[HOW TO COMPLETE THIS TASK] A stretch of the entries below is to be set down exactly, running from the line with "### src/thumb_pkg.sv" through the line with "localparam int PIX_W", both included, and no other line.

=== EXTRACTED DATA ===

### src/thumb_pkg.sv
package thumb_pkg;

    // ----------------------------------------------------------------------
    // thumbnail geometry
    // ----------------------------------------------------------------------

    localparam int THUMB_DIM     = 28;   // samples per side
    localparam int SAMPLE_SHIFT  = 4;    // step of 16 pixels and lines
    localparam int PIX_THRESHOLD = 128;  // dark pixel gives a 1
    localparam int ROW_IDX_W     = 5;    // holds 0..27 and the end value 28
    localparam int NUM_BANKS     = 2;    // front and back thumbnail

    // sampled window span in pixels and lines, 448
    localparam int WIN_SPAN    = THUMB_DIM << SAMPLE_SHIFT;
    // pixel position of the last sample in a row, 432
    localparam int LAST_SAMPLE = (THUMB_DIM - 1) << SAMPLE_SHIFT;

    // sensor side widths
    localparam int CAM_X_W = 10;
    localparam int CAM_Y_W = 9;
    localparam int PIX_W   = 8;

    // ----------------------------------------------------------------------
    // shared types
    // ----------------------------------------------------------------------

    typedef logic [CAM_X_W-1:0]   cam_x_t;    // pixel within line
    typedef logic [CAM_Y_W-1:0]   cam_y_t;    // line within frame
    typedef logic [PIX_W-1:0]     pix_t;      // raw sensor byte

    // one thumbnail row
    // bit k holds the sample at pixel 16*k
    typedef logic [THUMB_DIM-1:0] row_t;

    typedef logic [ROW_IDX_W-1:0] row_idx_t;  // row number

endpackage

===
=== EXTRACTED DATA ===

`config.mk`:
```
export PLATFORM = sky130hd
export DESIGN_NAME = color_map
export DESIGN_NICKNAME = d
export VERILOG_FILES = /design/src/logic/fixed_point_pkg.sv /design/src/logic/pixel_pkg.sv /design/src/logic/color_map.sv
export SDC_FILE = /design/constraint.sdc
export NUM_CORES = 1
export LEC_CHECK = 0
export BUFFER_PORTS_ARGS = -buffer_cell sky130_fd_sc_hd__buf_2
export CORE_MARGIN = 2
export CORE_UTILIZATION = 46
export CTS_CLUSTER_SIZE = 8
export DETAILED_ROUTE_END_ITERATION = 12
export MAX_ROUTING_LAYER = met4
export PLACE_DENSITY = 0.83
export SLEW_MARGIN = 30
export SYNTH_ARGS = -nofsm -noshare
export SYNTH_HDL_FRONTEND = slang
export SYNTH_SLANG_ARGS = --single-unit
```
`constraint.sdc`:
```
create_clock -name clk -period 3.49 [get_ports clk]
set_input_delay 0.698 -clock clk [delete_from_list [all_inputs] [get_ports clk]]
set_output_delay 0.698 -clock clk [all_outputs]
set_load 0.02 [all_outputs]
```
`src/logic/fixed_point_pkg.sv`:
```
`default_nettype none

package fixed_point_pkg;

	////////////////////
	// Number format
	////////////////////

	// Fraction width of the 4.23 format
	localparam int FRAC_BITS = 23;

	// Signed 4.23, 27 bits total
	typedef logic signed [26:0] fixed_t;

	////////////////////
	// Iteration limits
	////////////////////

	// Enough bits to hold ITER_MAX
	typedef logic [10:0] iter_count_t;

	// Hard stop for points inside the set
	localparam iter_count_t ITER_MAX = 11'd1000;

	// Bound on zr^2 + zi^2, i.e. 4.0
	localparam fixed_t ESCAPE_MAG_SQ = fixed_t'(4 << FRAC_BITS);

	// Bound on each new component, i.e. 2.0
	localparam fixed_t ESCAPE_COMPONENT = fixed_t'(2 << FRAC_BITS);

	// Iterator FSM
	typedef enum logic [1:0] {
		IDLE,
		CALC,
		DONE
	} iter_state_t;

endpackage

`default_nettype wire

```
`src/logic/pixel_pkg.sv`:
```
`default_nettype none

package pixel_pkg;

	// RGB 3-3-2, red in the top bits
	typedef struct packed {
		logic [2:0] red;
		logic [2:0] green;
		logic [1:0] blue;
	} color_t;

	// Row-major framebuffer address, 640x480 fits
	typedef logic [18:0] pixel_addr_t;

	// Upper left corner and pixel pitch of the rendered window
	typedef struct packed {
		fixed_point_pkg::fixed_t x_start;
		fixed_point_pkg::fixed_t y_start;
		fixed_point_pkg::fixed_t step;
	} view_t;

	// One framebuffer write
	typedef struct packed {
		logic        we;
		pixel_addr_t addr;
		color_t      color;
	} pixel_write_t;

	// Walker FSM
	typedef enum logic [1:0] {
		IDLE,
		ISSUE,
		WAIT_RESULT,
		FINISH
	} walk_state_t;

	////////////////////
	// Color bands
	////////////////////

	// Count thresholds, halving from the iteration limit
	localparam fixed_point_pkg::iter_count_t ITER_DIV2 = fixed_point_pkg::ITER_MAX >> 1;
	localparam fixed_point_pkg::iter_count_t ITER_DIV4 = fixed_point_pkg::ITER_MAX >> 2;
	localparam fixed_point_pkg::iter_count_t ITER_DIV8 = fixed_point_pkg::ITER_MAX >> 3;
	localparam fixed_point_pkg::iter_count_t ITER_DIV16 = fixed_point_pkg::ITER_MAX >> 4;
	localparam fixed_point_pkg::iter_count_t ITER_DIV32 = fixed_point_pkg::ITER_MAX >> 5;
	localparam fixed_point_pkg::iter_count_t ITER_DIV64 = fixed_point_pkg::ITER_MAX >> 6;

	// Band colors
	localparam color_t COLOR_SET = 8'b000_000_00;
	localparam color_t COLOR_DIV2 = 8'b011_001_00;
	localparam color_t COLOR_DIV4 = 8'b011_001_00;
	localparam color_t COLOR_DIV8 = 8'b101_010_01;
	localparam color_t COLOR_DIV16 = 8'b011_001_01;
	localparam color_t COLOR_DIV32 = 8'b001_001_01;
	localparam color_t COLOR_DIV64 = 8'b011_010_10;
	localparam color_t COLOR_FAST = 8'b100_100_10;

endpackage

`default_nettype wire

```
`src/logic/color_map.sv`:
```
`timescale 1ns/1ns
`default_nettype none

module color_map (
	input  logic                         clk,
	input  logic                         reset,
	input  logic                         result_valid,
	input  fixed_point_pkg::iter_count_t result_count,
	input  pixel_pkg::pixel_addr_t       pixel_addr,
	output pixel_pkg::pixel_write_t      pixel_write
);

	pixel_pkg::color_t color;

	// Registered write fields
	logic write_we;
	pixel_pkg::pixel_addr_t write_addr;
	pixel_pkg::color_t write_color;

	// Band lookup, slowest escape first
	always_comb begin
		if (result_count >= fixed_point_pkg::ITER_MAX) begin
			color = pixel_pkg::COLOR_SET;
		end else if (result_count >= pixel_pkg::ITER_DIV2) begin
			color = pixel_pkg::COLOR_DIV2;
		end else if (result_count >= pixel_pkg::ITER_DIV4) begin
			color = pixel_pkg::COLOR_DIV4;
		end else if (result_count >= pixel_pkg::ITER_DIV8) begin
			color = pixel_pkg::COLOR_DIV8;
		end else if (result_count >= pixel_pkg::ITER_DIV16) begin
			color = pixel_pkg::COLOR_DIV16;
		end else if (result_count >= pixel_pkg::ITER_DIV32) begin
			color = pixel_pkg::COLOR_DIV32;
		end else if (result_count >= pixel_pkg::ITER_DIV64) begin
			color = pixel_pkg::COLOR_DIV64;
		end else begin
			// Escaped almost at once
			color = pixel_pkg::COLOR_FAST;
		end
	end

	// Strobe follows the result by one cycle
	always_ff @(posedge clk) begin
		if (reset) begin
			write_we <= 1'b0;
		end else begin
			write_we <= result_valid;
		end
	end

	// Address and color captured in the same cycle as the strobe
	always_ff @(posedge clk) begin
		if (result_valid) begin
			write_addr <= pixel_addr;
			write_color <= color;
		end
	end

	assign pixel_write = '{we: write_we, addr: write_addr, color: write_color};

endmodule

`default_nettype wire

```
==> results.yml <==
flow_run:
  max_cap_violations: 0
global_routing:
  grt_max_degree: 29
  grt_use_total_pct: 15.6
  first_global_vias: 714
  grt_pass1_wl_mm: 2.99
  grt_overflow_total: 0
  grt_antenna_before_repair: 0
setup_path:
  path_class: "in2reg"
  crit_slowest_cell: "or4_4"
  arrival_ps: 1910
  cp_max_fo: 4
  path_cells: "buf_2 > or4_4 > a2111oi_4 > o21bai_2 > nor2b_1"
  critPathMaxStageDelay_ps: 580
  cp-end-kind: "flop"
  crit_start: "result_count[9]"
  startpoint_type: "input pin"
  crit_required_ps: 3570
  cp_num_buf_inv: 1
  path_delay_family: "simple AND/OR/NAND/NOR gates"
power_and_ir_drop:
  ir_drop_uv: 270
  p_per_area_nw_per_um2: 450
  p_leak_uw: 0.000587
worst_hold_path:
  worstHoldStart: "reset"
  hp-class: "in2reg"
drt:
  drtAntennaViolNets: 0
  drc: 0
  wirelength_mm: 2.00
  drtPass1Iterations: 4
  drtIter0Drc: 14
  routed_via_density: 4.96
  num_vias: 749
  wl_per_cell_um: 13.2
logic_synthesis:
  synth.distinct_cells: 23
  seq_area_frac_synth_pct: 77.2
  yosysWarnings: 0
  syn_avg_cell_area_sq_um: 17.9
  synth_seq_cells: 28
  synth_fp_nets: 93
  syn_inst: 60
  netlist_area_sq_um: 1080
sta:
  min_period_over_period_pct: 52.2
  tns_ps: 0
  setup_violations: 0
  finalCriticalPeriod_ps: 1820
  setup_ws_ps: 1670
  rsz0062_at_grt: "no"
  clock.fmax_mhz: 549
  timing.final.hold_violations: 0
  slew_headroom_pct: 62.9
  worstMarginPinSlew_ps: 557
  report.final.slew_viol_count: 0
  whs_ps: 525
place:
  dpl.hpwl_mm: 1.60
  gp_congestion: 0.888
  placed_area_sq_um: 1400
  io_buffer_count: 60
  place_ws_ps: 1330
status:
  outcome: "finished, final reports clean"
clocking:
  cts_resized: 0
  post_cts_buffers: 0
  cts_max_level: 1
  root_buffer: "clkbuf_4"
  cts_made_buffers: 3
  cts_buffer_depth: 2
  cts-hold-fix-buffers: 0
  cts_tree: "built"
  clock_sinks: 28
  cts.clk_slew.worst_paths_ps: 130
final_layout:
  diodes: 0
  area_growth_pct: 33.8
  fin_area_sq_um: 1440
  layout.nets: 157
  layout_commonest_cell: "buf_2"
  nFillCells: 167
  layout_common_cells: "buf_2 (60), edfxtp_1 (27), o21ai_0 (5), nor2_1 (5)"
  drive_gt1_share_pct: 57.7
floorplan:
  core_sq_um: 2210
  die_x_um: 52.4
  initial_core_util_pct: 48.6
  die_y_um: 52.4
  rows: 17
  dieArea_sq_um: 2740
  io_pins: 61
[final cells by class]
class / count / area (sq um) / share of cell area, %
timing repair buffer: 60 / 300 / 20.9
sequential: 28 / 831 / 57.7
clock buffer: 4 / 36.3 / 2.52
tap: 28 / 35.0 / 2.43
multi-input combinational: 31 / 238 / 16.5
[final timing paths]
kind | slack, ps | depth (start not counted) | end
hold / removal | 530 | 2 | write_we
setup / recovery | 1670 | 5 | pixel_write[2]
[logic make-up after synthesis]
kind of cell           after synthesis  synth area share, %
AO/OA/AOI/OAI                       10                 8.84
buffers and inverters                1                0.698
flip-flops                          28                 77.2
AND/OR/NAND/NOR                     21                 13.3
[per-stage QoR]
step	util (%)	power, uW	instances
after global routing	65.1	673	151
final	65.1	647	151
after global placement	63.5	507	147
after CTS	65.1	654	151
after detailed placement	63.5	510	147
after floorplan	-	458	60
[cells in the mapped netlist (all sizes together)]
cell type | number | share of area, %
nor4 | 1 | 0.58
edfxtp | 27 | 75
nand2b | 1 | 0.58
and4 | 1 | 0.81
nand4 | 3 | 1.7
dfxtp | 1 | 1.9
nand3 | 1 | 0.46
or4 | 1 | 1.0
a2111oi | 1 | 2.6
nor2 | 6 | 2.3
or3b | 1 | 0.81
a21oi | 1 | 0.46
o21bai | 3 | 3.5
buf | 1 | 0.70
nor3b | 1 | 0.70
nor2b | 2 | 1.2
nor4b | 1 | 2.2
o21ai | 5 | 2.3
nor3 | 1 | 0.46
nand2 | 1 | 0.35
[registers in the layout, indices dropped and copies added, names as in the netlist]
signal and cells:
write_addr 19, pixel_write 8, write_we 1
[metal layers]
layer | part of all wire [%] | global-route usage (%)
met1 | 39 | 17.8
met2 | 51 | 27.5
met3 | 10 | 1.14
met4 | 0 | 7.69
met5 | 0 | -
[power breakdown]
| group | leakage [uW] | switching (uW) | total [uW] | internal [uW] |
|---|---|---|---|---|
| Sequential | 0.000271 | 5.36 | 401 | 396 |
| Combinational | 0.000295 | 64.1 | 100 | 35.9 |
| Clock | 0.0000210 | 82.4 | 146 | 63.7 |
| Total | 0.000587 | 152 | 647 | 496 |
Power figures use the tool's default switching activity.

===

[ANSWER TO THIS PROBLEM]
### src/thumb_pkg.sv
package thumb_pkg;

    // ----------------------------------------------------------------------
    // thumbnail geometry
    // ----------------------------------------------------------------------

    localparam int THUMB_DIM     = 28;   // samples per side
    localparam int SAMPLE_SHIFT  = 4;    // step of 16 pixels and lines
    localparam int PIX_THRESHOLD = 128;  // dark pixel gives a 1
    localparam int ROW_IDX_W     = 5;    // holds 0..27 and the end value 28
    localparam int NUM_BANKS     = 2;    // front and back thumbnail

    // sampled window span in pixels and lines, 448
    localparam int WIN_SPAN    = THUMB_DIM << SAMPLE_SHIFT;
    // pixel position of the last sample in a row, 432
    localparam int LAST_SAMPLE = (THUMB_DIM - 1) << SAMPLE_SHIFT;

    // sensor side widths
    localparam int CAM_X_W = 10;
    localparam int CAM_Y_W = 9;
    localparam int PIX_W   = 8;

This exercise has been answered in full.